Common Foundations for Recursive Shape Languages

Shqiponja Ahmetaj,Iovka Boneva,Jan Hidders,Maxime Jakubowski,Jose-Emilio Labra-Gayo,Wim Martens,Fabio Mogavero,Filip Murlak,Cem Okulmus,Ognjen Savković,Mantas Šimkus,Dominik Tomaszuk

As schema languages for RDF data become more mature, we are seeing efforts to extend them with recursive semantics, applying diverse ideas from logic programming and description logics. While ShEx has an official recursive semantics based on greatest fixpoints (GFP), the discussion for SHACL is ongoing and seems to be converging towards least fixpoints (LFP). A practical study we perform shows that, indeed, ShEx validators implement GFP, whereas SHACL validators are more heterogeneous. This situation creates tension between ShEx and SHACL, as their semantic commitments appear to diverge, potentially undermining interoperability and predictability. We aim to clarify this design space by comparing the main semantic options in a principled yet accessible way, hoping to engage both theoreticians and practitioners, especially those involved in developing tools and standards.
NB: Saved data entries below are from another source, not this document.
[config.mk]
export PLATFORM = sky130hd
export DESIGN_NAME = can_xcvr_mode_ctrl
export DESIGN_NICKNAME = d
export VERILOG_FILES = /design/src/rtl/can_xcvr_mode_ctrl.sv
export SDC_FILE = /design/constraint.sdc
export NUM_CORES = 1
export LEC_CHECK = 0
export BUFFER_PORTS_ARGS = -buffer_cell sky130_fd_sc_hd__buf_2
export CORE_AREA = 2 2 39 41
export DETAILED_ROUTE_END_ITERATION = 7
export DIE_AREA = 0 0 41 43
export PLACE_DENSITY_LB_ADDON = 0.15
export SYNTH_ARGS = -nofsm -noshare
export SYNTH_HDL_FRONTEND = slang
export SYNTH_SLANG_ARGS = --single-unit
[constraint.sdc]
create_clock -name clk -period 1.05 [get_ports clk]
set_input_delay 0.21 -clock clk [delete_from_list [all_inputs] [get_ports clk]]
set_output_delay 0.21 -clock clk [all_outputs]
set_load 0.02 [all_outputs]
[src/rtl/can_xcvr_mode_ctrl.sv]
module can_xcvr_mode_ctrl #(
  parameter int SYNC_STAGES    = 2,
  parameter int DEBOUNCE_CYC   = 9,
  parameter bit HAS_SILENT_PIN = 1'b1
) (
  input  logic       clk,
  input  logic       rst_n,
  input  logic       stby_pin_i,
  input  logic       sil_n_pin_i,
  input  logic       txd_pin_i,
  input  logic       vcc_uv_i,
  input  logic       vio_uv_i,
  input  logic       hsc_dom_i,
  input  logic       rxd_rb_i,
  output logic [1:0] mode_o,
  output logic       drv_en_o,
  output logic [1:0] rxd_sel_o
);
  localparam int LAST = SYNC_STAGES - 1;
  localparam int CW   = $clog2(DEBOUNCE_CYC + 1);
  localparam logic [CW-1:0] CNT_TOP = CW'(DEBOUNCE_CYC - 1);

  typedef enum logic [1:0] {
    M_UNPOW = 2'd0,
    M_STBY  = 2'd1,
    M_SIL   = 2'd2,
    M_NORM  = 2'd3
  } mode_t;

  logic [3:0] sync_q [SYNC_STAGES];
  logic stby_s, nsil_s, txd_s, rxd_s, uv;
  mode_t mode_q, mode_d;
  logic err_q;
  logic [CW-1:0] cnt_q;
  logic clamp_cond, rx_active;

  always_ff @(posedge clk or negedge rst_n) begin
    if (!rst_n) begin
      for (int i = 0; i < SYNC_STAGES; i++) sync_q[i] <= 4'hF;
    end else begin
      sync_q[0] <= {rxd_rb_i, txd_pin_i, sil_n_pin_i, stby_pin_i};
      for (int i = 1; i < SYNC_STAGES; i++) sync_q[i] <= sync_q[i-1];
    end
  end

  assign stby_s = sync_q[LAST][0];
  assign txd_s  = sync_q[LAST][2];
  assign rxd_s  = sync_q[LAST][3];
  assign uv     = vcc_uv_i | vio_uv_i;

  generate
    if (HAS_SILENT_PIN) begin : g_sil_pin
      assign nsil_s = sync_q[LAST][1];
    end else begin : g_no_sil_pin
      assign nsil_s = 1'b1;
    end
  endgenerate

  always_comb begin
    mode_d = mode_q;
    if (uv)
      mode_d = M_UNPOW;
    else if (stby_s)
      mode_d = M_STBY;
    else if (mode_q == M_NORM)
      mode_d = (!nsil_s || err_q) ? M_SIL : M_NORM;
    else
      mode_d = (nsil_s && txd_s && !err_q) ? M_NORM : M_SIL;
  end

  always_ff @(posedge clk or negedge rst_n) begin
    if (!rst_n) mode_q <= M_UNPOW;
    else        mode_q <= mode_d;
  end

  assign rx_active  = (mode_q == M_SIL) || (mode_q == M_NORM);
  assign clamp_cond = rx_active && hsc_dom_i && rxd_s;

  always_ff @(posedge clk or negedge rst_n) begin
    if (!rst_n) begin
      cnt_q <= '0;
      err_q <= 1'b0;
    end else begin
      cnt_q <= (clamp_cond && cnt_q != CNT_TOP) ? cnt_q + 1'b1 : '0;
      if (!rx_active || !rxd_s)
        err_q <= 1'b0;
      else if (clamp_cond && cnt_q == CNT_TOP)
        err_q <= 1'b1;
    end
  end

  assign mode_o    = mode_q;
  assign drv_en_o  = (mode_q == M_NORM);
  assign rxd_sel_o = (mode_q == M_UNPOW) ? 2'b00 :
                     (mode_q == M_STBY)  ? 2'b01 : 2'b10;

  a_r3_uv_forces_unpowered: assert property (@(posedge clk) disable iff (!rst_n)
    uv |=> mode_q == M_UNPOW);
  a_r4_stby_selects_standby: assert property (@(posedge clk) disable iff (!rst_n)
    (!uv && stby_s) |=> mode_q == M_STBY);
  a_r7_no_entry_txd_low: assert property (@(posedge clk) disable iff (!rst_n)
    (mode_q != M_NORM && !txd_s) |=> mode_q != M_NORM);
  a_r8_err_needs_clamp: assert property (@(posedge clk) disable iff (!rst_n)
    $rose(err_q) |-> ($past(hsc_dom_i) && $past(rxd_s) && $past(rx_active)));
  a_r8_err_leaves_normal: assert property (@(posedge clk) disable iff (!rst_n)
    (err_q && mode_q == M_NORM && !uv && !stby_s) |=> mode_q == M_SIL);
  a_r9_err_clear_standby: assert property (@(posedge clk) disable iff (!rst_n)
    (mode_q == M_STBY || mode_q == M_UNPOW) |=> !err_q);
  a_r9_err_clear_rxd_low: assert property (@(posedge clk) disable iff (!rst_n)
    !rxd_s |=> !err_q);
endmodule

==> results of run 1 <==
## final cells by class
type / count / share of cell area [%]
Inverter: 4 / 1.84
Timing Repair Buffer: 24 / 23.7
Clock buffer: 4 / 3.23
Tap cell: 16 / 2.46
Multi-Input combinational cell: 20 / 21.5
Sequential cell: 15 / 47.3
## stage by stage
stage          cell area [um2]  hold WS [ps]  total power (uW)
2_1_floorplan              548         -85.6               649
5_1_grt                    815          3.33              1090
3_5_place_dp               652           124               690
4_1_cts                    758          11.3              1040
3_3_place_gp               652           107               686
6_report                   815          29.5              1030
## worst max path at each step
stage                     startpoint      endpoint  slack, ps  cells past startpoint
after floorplan             cnt_q[0]      cnt_q[2]        0.8                      5
after global placement      cnt_q[0]      cnt_q[3]         20                      5
after detailed placement    cnt_q[0]      cnt_q[2]        -60                      5
after CTS                  mode_o[0]  rxd_sel_o[0]       -180                      2
after global routing       mode_o[1]  rxd_sel_o[0]       -240                      2
final                      mode_o[0]  rxd_sel_o[0]       -180                      2
## flip-flops by register name (all words and copies together) (netlist names)
name and count:
cnt_q 4, err_q 1, mode_o 2, nsil_s 1
rxd_s 1, stby_s 1, sync_q 5
## repair_timing
item	CTS	global route
pin swaps	4	3
gates resized for setup	13	5
endpoints found under the setup margin	9	10
hold buffers	1	3
hold endpoints to repair	7	3
buffers inserted	3	1
## power by group
group	leakage, uW	switching (uW)	internal [uW]
clock network	0.0000150	167	147
logic	0.000167	41.1	51.4
registers	0.000181	10.0	609
total	0.000363	218	808
## worst max-delay path, stage by stage (launching register included)
cell,delay [ps]
dfrtp_1,410
and2b_2,210
buf_6,120
## cell usage in the layout (no fill, tap or decap), drive strengths merged, types with 2 or more instances in the layout
cell type | netlist | final
dlygate4sd3 | 0 | 4
inv | 4 | 4
nor2 | 4 | 4
nand2 | 2 | 2
ha | 2 | 2
buf | 0 | 20
dfstp | 8 | 8
dfrtp | 7 | 7
clkbuf | 1 | 4
nor3 | 2 | 2
## kinds of logic (layout without fill, tap and decap cells)
logic type / after synthesis / in the layout / synth area share (%)
adder cells (fa/ha/maj): 2 / 2 / 4.57
flip-flops: 15 / 15 / 70.3
XOR/XNOR: 2 / 2 / 3.20
AO/OA/AOI/OAI: 4 / 4 / 6.16
buffers and inverters: 5 / 32 / 3.42
AND/OR/NAND/NOR: 12 / 12 / 12.3
## layer usage
metal	routed length (um)	up-vias	part of all wire [%]
li1	-	184	-
met1	399	191	42
met2	492	12	52
met3	42	2	4.4
met4	10	0	1.1
met5	0	-	0
==> metrics.cfg, run 1 <==
[die]
rows=14
initial_core_util_pct=39.6
dieArea_um2=1760
die_w_um=41
dieHeight_um=43
core_area_um2=1380
io_pins=14

[yosys]
post-synth-top-count-cell=dfstp_2
ys_types=19
syn_avg_cell_area_um2=13.7
yosys_register_bits=15
synth.top_cell.area_share_pct=38.4
syn_nets=51
yosys_warnings=0
async_reset_ff_share_pct=100
synth-edff-count=0
yosysSeqAreaShare_pct=70.3
synth_cells=40
syn-cell-area_um2=548
synth_area_leaders=dfstp_2 (38%), dfrtp_1 (32%), ha_1 (4.6%)
yosys-top-cells-count=dfstp_2 (8), dfrtp_1 (7), inv_1 (4), nor2_1 (4)
synth_top_area_cell=dfstp_2
synth_flop_cell=dfstp_2

[timing]
slew_viol_final=0
tightest_slew_ps=318
setup_slack_ps=-182
period_share_pct=117
setup_tns_ps=-823
hold_viol=0
rsz0062_at_grt=true
fmax_ghz=0.812
setup-violations-final=8
slew_headroom_pct=78.8
post-route-min-period_ps=1230
fin_worst_skew_ps=6.15

[layout]
seqCellArea_um2=385
layout-drive-gt1-share_pct=61.2
final_util_pct=58.9
multi_input_area_um2=175
fillers=120
area_growth_syn_to_layout_pct=48.6
fin_cells=83
fin_nets=79
antenna_cells=0

[global_route]
antenna_found_initial=0
busiest_layer=met2
grt_usage_pct=15.3
use_met1_pct=17.6
globalRouteMet2Util_pct=22.2
grt.overflow.total=0
grt_pass1_vias=416
grt_pass1_wl_um=1680
grt_max_degree=16
met3_usage_pct=4.71

[worst_hold_path]
hp-start=sil_n_pin_i
hold_depth=1
holdPathEnd=sync_q[5]
holdCritPathClass=primary input to register

[flow_run]
drv_cap=0

[placement]
portBuffers=13
dp_slack_ps=-64.6
placedCellCount=71
place_congestion=0.585
dpl.hpwl_um=682

[setup_path]
critPathLaunchType=register
end_kind=output port
cp_data_required_time_ps=840
reg2reg_from=cnt_q[1]
reg2reg_depth=5
rrSetupSlack_ps=-80
setup.worst_path.class=register to output port
path_max_fanout=4
r2r_end=cnt_q[3]
arrival_ps=1020

[clock_tree]
cts_made_buffers=3
htree_levels=1
cts-root-buf=clkbuf_4
cts_tree=yes
clock-sinks=15
cts.clk_slew.worst_paths_ps=80
clk_path_buf_depth=2
clock_latency_ps=280

[drt]
post_drt_via_cell_ratio=4.69
wire_per_inst_um=11.4
num_vias=389
drtAntennaViolNets=0
first_pass_iters=1
drc_errors=0
first_iter_violations=0
routed_wl_um=944

[power_and_ir_drop]
power_density_nw_per_um2=1260
power.leakage_uw=0.000363
ir_drop_uv=764

[outcome]
violations=negative setup slack
status=finished with violations

Note: power is estimated with default switching activity, not from simulation.
==> run 2, diff against run 1 <==
Settings changed: ABC_AREA set to 1, CORE_AREA 2 2 39 41 to 2 2 40 42, DIE_AREA 0 0 41 43 to 0 0 42 44.
==> metrics.cfg, run 2 <==
[outcome]
status=finished with violations  ; unchanged
violations=negative setup slack  ; unchanged

[setup_path]
setup.worst_path.class=register to output port  ; unchanged
arrival_ps=980  ; was 1020 ps
cpPeakStageDelay_ps=430  ; was 410 ps
cp_data_required_time_ps=840  ; about the same
critPathLaunchType=register  ; unchanged
crit_family=flip-flops  ; unchanged
crit_chain=nor2_1 > buf_4  ; was and2b_2 > buf_6
cp_slowest_cell=dfrtp_1  ; unchanged
path_max_fanout=5  ; was 4
end_kind=output port  ; unchanged
path_buf_inv=1  ; unchanged

[timing]
tightest_slew_ps=315  ; was 318 ps
hold_viol=0  ; unchanged
fmax_ghz=0.839  ; was 0.812 GHz
period_share_pct=114  ; was 117%
slew_headroom_pct=79.0  ; was 78.8%
post-route-min-period_ps=1190  ; was 1230 ps
rsz0062_at_grt=true  ; unchanged
setup_slack_ps=-142  ; was -182 ps
fin_worst_skew_ps=2.43  ; was 6.15 ps
setup-violations-final=6  ; was 8
slew_viol_final=0  ; unchanged

[flow_run]
drv_cap=0  ; unchanged

[clock_tree]
cts_tree=yes  ; unchanged
clock_latency_ps=290  ; was 280 ps
cts.clk_slew.worst_paths_ps=90  ; was 80 ps
cts-root-buf=clkbuf_4  ; unchanged
clk_path_buf_depth=2  ; unchanged
htree_levels=1  ; unchanged
cts_made_buffers=3  ; unchanged
clock-sinks=15  ; unchanged

[yosys]
yosys_warnings=0  ; unchanged
syn-cell-area_um2=577  ; was 548 um2
syn_avg_cell_area_um2=10.9  ; was 13.7 um2
synth_top_area_cell=dfstp_2  ; unchanged
synth_cells=53  ; was 40
synth_flop_cell=dfstp_2  ; unchanged
yosys-top-cells-count=inv_1 (11), dfstp_2 (8), dfrtp_1 (7), nand2_1 (7), nor2_1 (7)  ; was dfstp_2 (8), dfrtp_1 (7), inv_1 (4), nor2_1 (4)
yosysSeqAreaShare_pct=66.8  ; was 70.3%
yosys_register_bits=15  ; unchanged
ys_types=17  ; was 19
synth-edff-count=0  ; unchanged
synth.top_cell.area_share_pct=36.4  ; was 38.4%
syn_nets=64  ; was 51
post-synth-top-count-cell=inv_1  ; was dfstp_2
async_reset_ff_share_pct=100  ; unchanged
synth_area_leaders=dfstp_2 (36%), dfrtp_1 (30%), inv_1 (7.2%)  ; was dfstp_2 (38%), dfrtp_1 (32%), ha_1 (4.6%)

[layout]
fillers=129  ; was 120
largest_reg_flops=5  ; unchanged
multi_input_area_um2=175  ; unchanged
seqCellArea_um2=385  ; unchanged
fin_nets=93  ; was 79
final_cell_mix=inv_1 (11), buf_2 (11), dfstp_2 (8), buf_4 (8), dfrtp_1 (7)  ; was buf_2 (8), dfstp_2 (8), dfrtp_1 (7)
regMostFlops=sync_q  ; unchanged
area_growth_syn_to_layout_pct=43.6  ; was 48.6%
fin_area_um2=828  ; was 815 um2
layout-drive-gt1-share_pct=51.9  ; was 61.2%
antenna_cells=0  ; unchanged

[power_and_ir_drop]
power_density_nw_per_um2=1260  ; about the same
ir_drop_uv=676  ; was 764 uV
power.leakage_uw=0.000402  ; was 0.000363 uW
power.total_uw=1040  ; was 1030 uW

[global_route]
grt_max_degree=16  ; unchanged
grt.overflow.total=0  ; unchanged
antenna_found_initial=0  ; unchanged
grt_usage_pct=13.3  ; was 15.3%
grt_pass1_wl_um=1680  ; unchanged
grt_pass1_vias=445  ; was 416

[drt]
drtAntennaViolNets=0  ; unchanged
drc_errors=0  ; unchanged
wire_per_inst_um=9.63  ; was 11.4 um
first_pass_iters=2  ; was 1
routed_wl_um=934  ; was 944 um
first_iter_violations=3  ; was 0
num_vias=422  ; was 389
post_drt_via_cell_ratio=4.35  ; was 4.69

[die]
die_w_um=42  ; was 41 um
rows=14  ; unchanged
dieHeight_um=44  ; was 43 um
dieArea_um2=1850  ; was 1760 um2
core_area_um2=1420  ; was 1380 um2
initial_core_util_pct=40.7  ; was 39.6%
io_pins=14  ; unchanged

[worst_hold_path]
holdCritPathClass=primary input to register  ; unchanged

[placement]
dpl.hpwl_um=589  ; was 682 um
portBuffers=13  ; unchanged
place_congestion=0.696  ; was 0.585
dpl_cell_area_um2=666  ; was 652 um2

==> run 2: kinds of logic (layout without fill, tap and decap cells) <==
family	count (synthesis)	count (layout)	share of synthesized area, %
buffers and inverters	12	40	7.81
and+or+nand+nor	20	20	16.3
AOI/OAI and AO/OA	3	3	3.25
xor gates and xnor gates	1	1	1.52
adders and majority gates	2	2	4.34
DFF	15	15	66.8
==> run 2: metal layers <==
metal	track usage (%)	wire, um
met5	0	0
met4	11.6	22
met3	5.00	53
met2	23.8	479
met1	11.5	378
==> run 2: final timing paths <==
path                                start      endpoint  slack [ps]  cells after the start
worst min-delay path             vcc_uv_i     mode_o[0]         170                      3
worst max register to register  mode_o[1]     mode_o[0]         -60                      7
worst max-delay path            mode_o[1]  rxd_sel_o[0]        -140                      2
worst min register to register  sync_q[5]        nsil_s         360                      0
max in group asynchronous           rst_n        stby_s         430                      2
min in group asynchronous           rst_n     mode_o[1]         340                      2
==> run 2: layout make-up <==
type	count	share of cell area, %
Sequential cell	15	46.5
Timing Repair Buffer	25	21.3
Multi-Input combinational cell	26	21.1
Inverter	11	4.98
Clock buffer	3	2.72
Tap cell	16	2.42
Clock inverter	1	0.906
==> run 2: repair_timing <==
action	CTS	global route
resized for setup	6	5
gates cloned	0	0
pin swaps	4	3
hold buffers	5	0
hold endpoints to repair	11	0
setup buffers	6	0
setup endpoints to repair	9	11
==> run 2: metrics by stage <==
step	TNS (ps)	cells	hold WS, ps	setup slack [ps]	util, %
detailed placement	-153	82	128	-45.3	46.9
floorplan	0	53	-85.6	34.1	-
global route	-1100	97	179	-221	58.4
global placement	-7.26	82	128	-6.22	46.9
finish	-463	97	170	-142	58.4
CTS	-535	97	148	-153	57.2
==> run 2: worst register-to-register path, delay by kind of cell, from the launching register on <==
| kind | cells | cell delay [ps] |
|---|---|---|
| compound gates | 1 | 100 |
| buf+inv | 3 | 370 |
| flops | 1 | 420 |
| simple gates | 3 | 160 |
==> run 2: report_power, final <==
group / internal, uW / switching, uW / leakage (uW)
clock network: 145 / 197 / 0.0000139
registers: 609 / 9.01 / 0.000181
logic: 41.4 / 40.9 / 0.000208
total: 796 / 247 / 0.000402
==> run 3, diff against run 2 <==
Settings changed: REMOVE_ABC_BUFFERS set to 1.
==> metrics.cfg, run 3 (synthesis results as in run 2) <==
[global_route]
grt.overflow.total=0  ; unchanged
grt_max_degree=16  ; unchanged
grt_pass1_vias=425  ; was 445
grt_pass1_wl_um=1640  ; was 1680 um
grt_usage_pct=12.6  ; was 13.3%
antenna_found_initial=0  ; unchanged

[die]
core_area_um2=1420  ; unchanged
dieArea_um2=1850  ; unchanged
die_w_um=42  ; unchanged
rows=14  ; unchanged
initial_core_util_pct=40.7  ; unchanged
io_pins=14  ; unchanged
dieHeight_um=44  ; unchanged

[placement]
dp_slack_ps=-28.8  ; was -45.3 ps
place_congestion=0.692  ; was 0.696
portBuffers=13  ; unchanged

[layout]
final_cell_mix=inv_1 (10), buf_2 (10), dfstp_2 (8)  ; was inv_1 (11), buf_2 (11), dfstp_2 (8), buf_4 (8), dfrtp_1 (7)
antenna_cells=0  ; unchanged
fillers=130  ; was 129
seqCellArea_um2=387  ; was 385 um2
largest_reg_flops=5  ; unchanged
regMostFlops=sync_q  ; unchanged
area_growth_syn_to_layout_pct=53.4  ; was 43.6%
multi_input_area_um2=205  ; was 175 um2
final_util_pct=62.3  ; was 58.4%
layout-drive-gt1-share_pct=59.8  ; was 51.9%
fin_nets=94  ; was 93

[clock_tree]
htree_levels=1  ; unchanged
clock-sinks=15  ; unchanged
cts.clk_slew.worst_paths_ps=90  ; about the same
cts_made_buffers=3  ; unchanged
clk_path_buf_depth=2  ; unchanged
clock_latency_ps=290  ; about the same
cts_tree=yes  ; unchanged
cts-root-buf=clkbuf_4  ; unchanged

[power_and_ir_drop]
seqPwrFrac_pct=59.2  ; was 59.3%
power.leakage_uw=0.000408  ; was 0.000402 uW
p_int_uw=800  ; was 796 uW
p_clk_share_pct=32.4  ; was 32.8%
comb_power_share_pct=8.4  ; was 7.9%
power.total_uw=1050  ; was 1040 uW
ir_drop_uv=923  ; was 676 uV
p_switching_uw=246  ; was 247 uW
power_density_nw_per_um2=1180  ; was 1260 nW/um2
sw_frac_of_total_pct=23.5  ; was 23.7%

[setup_path]
setup.worst_path.class=register to output port  ; unchanged
critPathLaunchType=register  ; unchanged
path_max_fanout=5  ; unchanged
arrival_ps=980  ; about the same
end_kind=output port  ; unchanged
cp_data_required_time_ps=840  ; about the same

[timing]
period_share_pct=113  ; was 114%
setup-violations-final=10  ; was 6
timing.hold.ws_ps=168  ; was 170 ps
hold_viol=0  ; unchanged
rsz0062_at_grt=true  ; unchanged
setup_slack_ps=-138  ; was -142 ps
post-route-min-period_ps=1190  ; about the same
slew_viol_final=0  ; unchanged
tightest_slew_ps=319  ; was 315 ps
setup_tns_ps=-489  ; was -463 ps
fmax_ghz=0.842  ; was 0.839 GHz
fin_worst_skew_ps=6.64  ; was 2.43 ps
slew_headroom_pct=78.7  ; was 79.0%

[drt]
post_drt_via_cell_ratio=4.31  ; was 4.35
routed_wl_um=978  ; was 934 um
drtAntennaViolNets=0  ; unchanged
first_iter_violations=3  ; unchanged
wire_per_inst_um=9.98  ; was 9.63 um
first_pass_iters=2  ; unchanged
num_vias=422  ; unchanged
drc_errors=0  ; unchanged

[flow_run]
drv_cap=0  ; unchanged

[outcome]
violations=negative setup slack  ; unchanged
status=finished with violations  ; unchanged

[worst_hold_path]
holdCritPathClass=primary input to register  ; unchanged

## run 3: cell count changes in the layout (fill, tap and decap cells not counted), moves of 2 or more
cell | previous run | this run
buf_6 | 1 | 5
nand2_1 | 5 | 3
nand2_2 | 2 | 4
buf_4 | 8 | 6
## run 3: final cells by class
type	instances	area share, %
Timing Repair Buffer	26	22.8
Multi-Input combinational cell	26	23.2
Tap cell	16	2.26
Clock inverter	1	0.849
Sequential cell	15	43.7
Inverter	11	4.67
Clock buffer	3	2.55
## run 3: worst paths after layout
check	startpoint	to	slack, ps	cells past startpoint
min in group asynchronous	rst_n	err_q	340	2
worst max-delay path	mode_o[1]	drv_en_o	-140	3
worst max register to register	mode_o[1]	mode_o[0]	-60	7
worst min register to register	sync_q[6]	sync_q[2]	360	0
max in group asynchronous	rst_n	nsil_s	420	2
worst min-delay path	vcc_uv_i	mode_o[0]	170	3
## run 3: stage by stage
step,cells,area [um2]
3_5_place_dp,82,666
2_1_floorplan,52,573
3_3_place_gp,82,666
5_1_grt,98,885
4_1_cts,96,800
6_report,98,885
## run 3: worst max-delay path, cell delays in order, from the launching register on
cell	delay, ps
dfrtp_2	450
nand2_2	90
inv_2	40
buf_6	120
## run 3: power by group through the flow
stage / clock [uW] / sequential [uW] / combinational, uW
floorplan: 0 / 633 / 18.2
global placement: 0 / 627 / 58.0
CTS: 352 / 618 / 76.2
finish: 338 / 619 / 87.9
global route: 373 / 623 / 96.8
detailed placement: 0 / 629 / 59.0
## run 3: routing by layer
metal / GRT usage, % / up-vias / routed length, um
li1: - / 213 / -
met1: 12.9 / 191 / 393
met2: 22.5 / 14 / 513
met3: 3.75 / 4 / 52
met4: 7.74 / 0 / 18
met5: 0 / - / 0
## run 3: timing repair
action	in CTS	in global routing
pin swaps	5	9
endpoints found under the hold margin	9	2
buffers inserted	7	1
gates resized for setup	7	18
hold buffers	3	2
setup endpoints to repair	9	11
We present a unifying formal semantics that treats LFP, GFP, and supported model semantics (SMS), clarifying their relationships and highlighting a duality between LFP and GFP on stratified fragments. Next, we investigate to which extent the directions taken by SHACL and ShEx are compatible. We show that, although ShEx and SHACL seem to be going in different directions, they include large fragments with identical expressive power. Moreover, there is a strong correspondence between these fragments through the aforementioned principle of duality. Finally, we present a complete picture of the data and combined complexity of ShEx and SHACL validation under LFP, GFP, and SMS, showing that SMS comes at a higher computational cost under standard complexity-theoretic assumptions.

翻译：随着RDF数据的模式语言日趋成熟，我们观察到学界正借助逻辑编程和描述逻辑中的多样化思想，尝试为其扩展递归语义。尽管ShEx基于最大不动点（GFP）拥有官方递归语义，但关于SHACL的讨论仍在进行中，且似乎正趋向于最小不动点（LFP）。我们开展的一项实践研究表明，ShEx验证器确实实现了GFP，而SHACL验证器则更具异质性。这种状况在ShEx与SHACL之间造成张力，因为两者的语义承诺存在分歧，可能损害互操作性与可预测性。为厘清这一设计空间，我们以原则性且易于理解的方式比较主要语义选项，期望能吸引理论研究者与实践者（尤其是工具与标准开发人员）共同参与。我们提出一种统一的形式语义，涵盖LFP、GFP及支持模型语义（SMS），阐明三者关系并揭示分层片段上LFP与GFP的对偶性。进而探究SHACL与ShEx各自发展方向的可兼容程度：尽管两者看似分道扬镳，但其包含的大规模片段具有相同的表达能力，且这些片段可通过前述对偶原则实现强对应。最后，我们完整呈现了在LFP、GFP及SMS下ShEx与SHACL验证的数据复杂度与组合复杂度，表明在标准复杂度理论假设下SMS需承担更高的计算代价。